= Thomas Carr (paleontologist) =

American paleontologist

Thomas D. Carr is a vertebrate paleontologist who received his PhD from the University of Toronto in 2005. He is now a member of the biology faculty at Carthage College in Kenosha, Wisconsin. Much of his work centers on tyrannosauroid dinosaurs. Carr published the first quantitative analysis of tyrannosaurid ontogeny in 1999, establishing that several previously recognized genera and species of tyrannosaurids were in fact juveniles of other recognized taxa. Carr shared the Lanzendorf Prize for scientific illustration at the 2000 Society of Vertebrate Paleontology conference for the artwork in this article. In 2005, he and two colleagues described and named Appalachiosaurus, a late-surviving basal tyrannosauroid found in Alabama. Carr directed the Carthage Institute of Paleontology from 2004 until the institute closed on January 4th, 2026. He is also scientific advisor to the Dinosaur Discovery Museum in Kenosha, Wisconsin.

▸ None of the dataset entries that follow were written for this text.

==> flow/design.v <==
module module_alu (
    input  wire [2:0] opcode,
    input  wire signed [15:0] a,
    input  wire signed [15:0] b,    
    output reg  signed [15:0] result,
    output reg  zero_flag
);
    always @* begin
        case (opcode)
            3'b001: result = a + b;  
            3'b010: result = a + b;  
            3'b011: result = a - b;  
            3'b100: result = a - b;  
            3'b101: result = (a * b) & 16'hFFFF;  
            default: result = b;     
        endcase
        zero_flag = (result == 16'sd0);
    end
endmodule
==> flow/run.sh <==
#!/bin/bash
# OpenROAD 26Q1-2900-gdf79404cd8, Yosys 0.63+post, stock flow scripts
make -C /OpenROAD-flow-scripts/flow DESIGN_CONFIG=/design/flow/config.mk WORK_HOME=/design/flow/orfs finish
==> flow/config.mk <==
export PLATFORM = sky130hd
export DESIGN_NAME = module_alu
export DESIGN_NICKNAME = module_alu
export VERILOG_FILES = /design/flow/design.v
export SDC_FILE = /design/flow/constraint.sdc
export NUM_CORES = 4
export LEC_CHECK = 1
export CORE_UTILIZATION = 30
==> flow/constraint.sdc <==
current_design module_alu

set clk_period 11.3
set clk_io_pct 0.2

create_clock -name clk0 -period $clk_period

set non_clock_inputs [all_inputs -no_clocks]
set_input_delay [expr $clk_period * $clk_io_pct] -clock clk0 $non_clock_inputs
set_output_delay [expr $clk_period * $clk_io_pct] -clock clk0 [all_outputs]
==> reports/metrics.cfg <==
[status]
outcome=finished, final reports clean

[layout]
fillers=1836
regArea_um2=0
drive_gt1_frac=0.05420
final_area_mm2=0.006356
comb_area_mm2=0.004880
flops=0
area_growth_pct=16.41
final-instance-count-excl-fill=963
clkbuf_count=0

[synth]
netlist_area_mm2=0.005460
synth_cells=687
ys_seq_share=0
synth-area-yosys_mm2=0.005460
yosysTopAreaCell=fa_1
yosys_warnings=1
synth_cell_type_count=63
top_area_frac=0.2970
avgSynthCellArea_um2=7.948
ys_cells=687
top_cells_by_area=fa_1 30%, ha_1 15%, inv_1 8.7%

[final_timing]
tns_ns=0
rsz0062_at_grt=false
hold_viol=0
min_period_ns=11.00
worst_pin_slew_ns=0.8416
max_freq_ghz=0.09088
final-max-slew-violation-count=0
period_used_share=0.9738
setup_viol=0
maxSlewHeadroom=0.4229

[clock_tree]
cts_setup_buffers=0
cts.hold.buffers_added=0

[placed_design]
portBuffers=52
dp_hpwl_um=13340
place_area_mm2=0.006350
place.gp.congestion=0.9317
dp_cells=963

[floorplan]
die_h_um=136.9
core-area_mm2=0.01754
fp_util=0.3114
rows=48
io-pin-count=52
die-area_mm2=0.01874
die_w_um=136.9

[worst_setup_path]
timing_worst_setup_path_type=in -> out
crit_arrival_ns=8.74
crit_buf_inv=6
slowest_stage=clkdlybuf4s50_1
max_stage_delay_ns=0.69
crit_chain=clkdlybuf4s50_1 > and2_1 > fa_1 > inv_1 > fa_1 > fa_1 > fa_1 > inv_1 > fa_1 > inv_1 > fa_1 > inv_1 > ha_1 > nand3_1 > a21oi_1 > a2111oi_0 > nor3_1 > xnor2_1 > o211ai_1 > nor4_2 > clkdlybuf4s50_1
worst_setup_path_end_kind=output port
startpoint_type=primary input
crit_fanout=10
crit_required_ns=9.04
critical-path-top-delay-family=adder cells
crit_top_cell=fa_1

[drt]
viasPerCell=4.945
first_pass_iters=5
antenna_left=0
drc=0
diodes=0
num_vias=4762
wl_per_cell_um=16.55
finalWirelength_um=15940
drtIter0Drc=298

[power]
p_seq_frac=0
power.density_mw_per_mm2=185.0
intPower_w=0.0005613
comb_power_share=1.000
swShare=0.5227
p_switching_w=0.0006147
power_w=0.001176
pwr-share-clk=0
ir_drop_uv=140.1
p_leak_nw=2.968

[flow_run]
warning_count=33
drv_cap=0

[global_route]
grt_pass1_wl_um=26280
grt_pass1_vias=4851
grt.overflow.total=0
antenna_found_initial=0
grtUsageTotal=0.1927
grt_max_degree=20

[min_path]
min_path_type=in -> out

## layer usage
metal / vias up / global-route usage / part of all wire
li1: 2296 / - / -
met1: 2276 / 0.2828 / 0.44
met2: 162 / 0.3082 / 0.47
met3: 28 / 0.03288 / 0.067
met4: 0 / 0.03480 / 0.022
met5: - / 0 / 0
## worst paths after layout
kind,from,to,slack (ns),depth (start not counted)
max,a[7],zero_flag,0.30,21
min,b[1],result[1],5.75,4
## cell usage in the layout, fill, tap and decap left out, drive strengths merged, types with 9 or more instances in the layout
| cell type | synthesis | routed |
|---|---|---|
| inv | 127 | 127 |
| nand2 | 82 | 82 |
| fa | 81 | 81 |
| ha | 66 | 66 |
| and2 | 61 | 61 |
| clkdlybuf4s50 | 0 | 50 |
| xnor2 | 49 | 49 |
| nor2 | 36 | 36 |
| buf | 3 | 24 |
| a21oi | 18 | 18 |
| nor3 | 15 | 15 |
| xor2 | 13 | 13 |
| o21ai | 13 | 13 |
| a31oi | 9 | 9 |
## Yosys cell counts (4+ instances only)
cell,number
a211oi_1,5
a21oi_1,18
a221o_1,4
a31oi_1,9
and2_1,61
clkbuf_1,22
fa_1,81
ha_1,66
inv_1,127
nand2_1,82
nand2b_1,7
nor2_1,35
nor2b_1,5
nor3_1,15
o21a_1,7
o21ai_0,11
o21bai_1,4
xnor2_1,48
xor2_1,13
## final cells by class
type	instances	area share
multi-input combinational	535	0.7677
timing repair buffer	76	0.1130
inverter	127	0.07500
tap	225	0.04429
## logic make-up (layout without fill, tap and decap cells)
family,after synthesis,after routing,synth area share
buffers and inverters,152,203,0.1066
and+or+nand+nor,229,229,0.2120
xor gates and xnor gates,62,62,0.1008
adders and majority gates,147,147,0.4482
muxes,4,4,0.007791
AOI/OAI and AO/OA,93,93,0.1247
## through the flow
stage	setup WS, ns	util	hold WS [ns]
3_3_place_gp	0.1956	0.3621	5.798
2_1_floorplan	1.585	-	4.619
6_report	0.2966	0.3624	5.751
3_5_place_dp	0.2294	0.3621	5.790
5_1_grt	0.006446	0.3624	5.812
4_1_cts	0.2106	0.3621	5.789
## power groups by stage
stage	clock network [W]	logic, W	registers (W)
after CTS	0	0.00119	0
after global routing	0	0.00135	0
final	0	0.00118	0
## repair_timing
action	4_1_cts	5_1_grt
setup endpoints to repair	0	1
resized	0	3
hold endpoints to repair	0	0
Power is estimated from default activity; no workload was simulated.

Below is a list of taxa that Carr has contributed to naming:

| Year | Taxon | Authors |
|---|---|---|
| 2020 | Jinbeisaurus wangi gen. et sp. nov. | Wu, Shi, Dong, Carr, Yi, & Xu |
| 2017 | Daspletosaurus horneri sp. nov. | Carr, Varricchio, Sedlmayr, Roberts, & Moore |
| 2012 | Thylacodon montanensis sp. nov. | Williamson, Brusatte, Carr, Weil, & Standhardt |
| 2011 | Teratophoneus curriei gen. et sp. nov. | Carr, Williamson, Britt, & Stadtman |
| 2010 | Bistahieversor sealeyi gen. et sp. nov. | Carr & Williamson |
| 2009 | Alioramus altai sp. nov. | Brusatte, Carr, Erickson, Bever, & Norell |
| 2005 | Appalachiosaurus montgomeriensis gen. et sp. nov. | Carr, Williamson, & Schwimmer |
| 2003 | Sphaerotholus buchholtzae sp. nov. | Williamson & Carr |
| 2003 | Sphaerotholus goodwini gen. et sp. nov. | Williamson & Carr |

== Selected publications ==
- Carr, Thomas D. (1999). "Craniofacial ontogeny in Tyrannosauridae (Dinosauria, Coelurosauria)." Journal of Vertebrate Paleontology 19 (3): 497–520.
- Carr, Thomas D.; Williamson, Thomas E.; & Schwimmer, David R. (2005). "A new genus and species of tyrannosauroid from the Late Cretaceous (middle Campanian) Demopolis Formation of Alabama." Journal of Vertebrate Paleontology 25 (1): 119–143.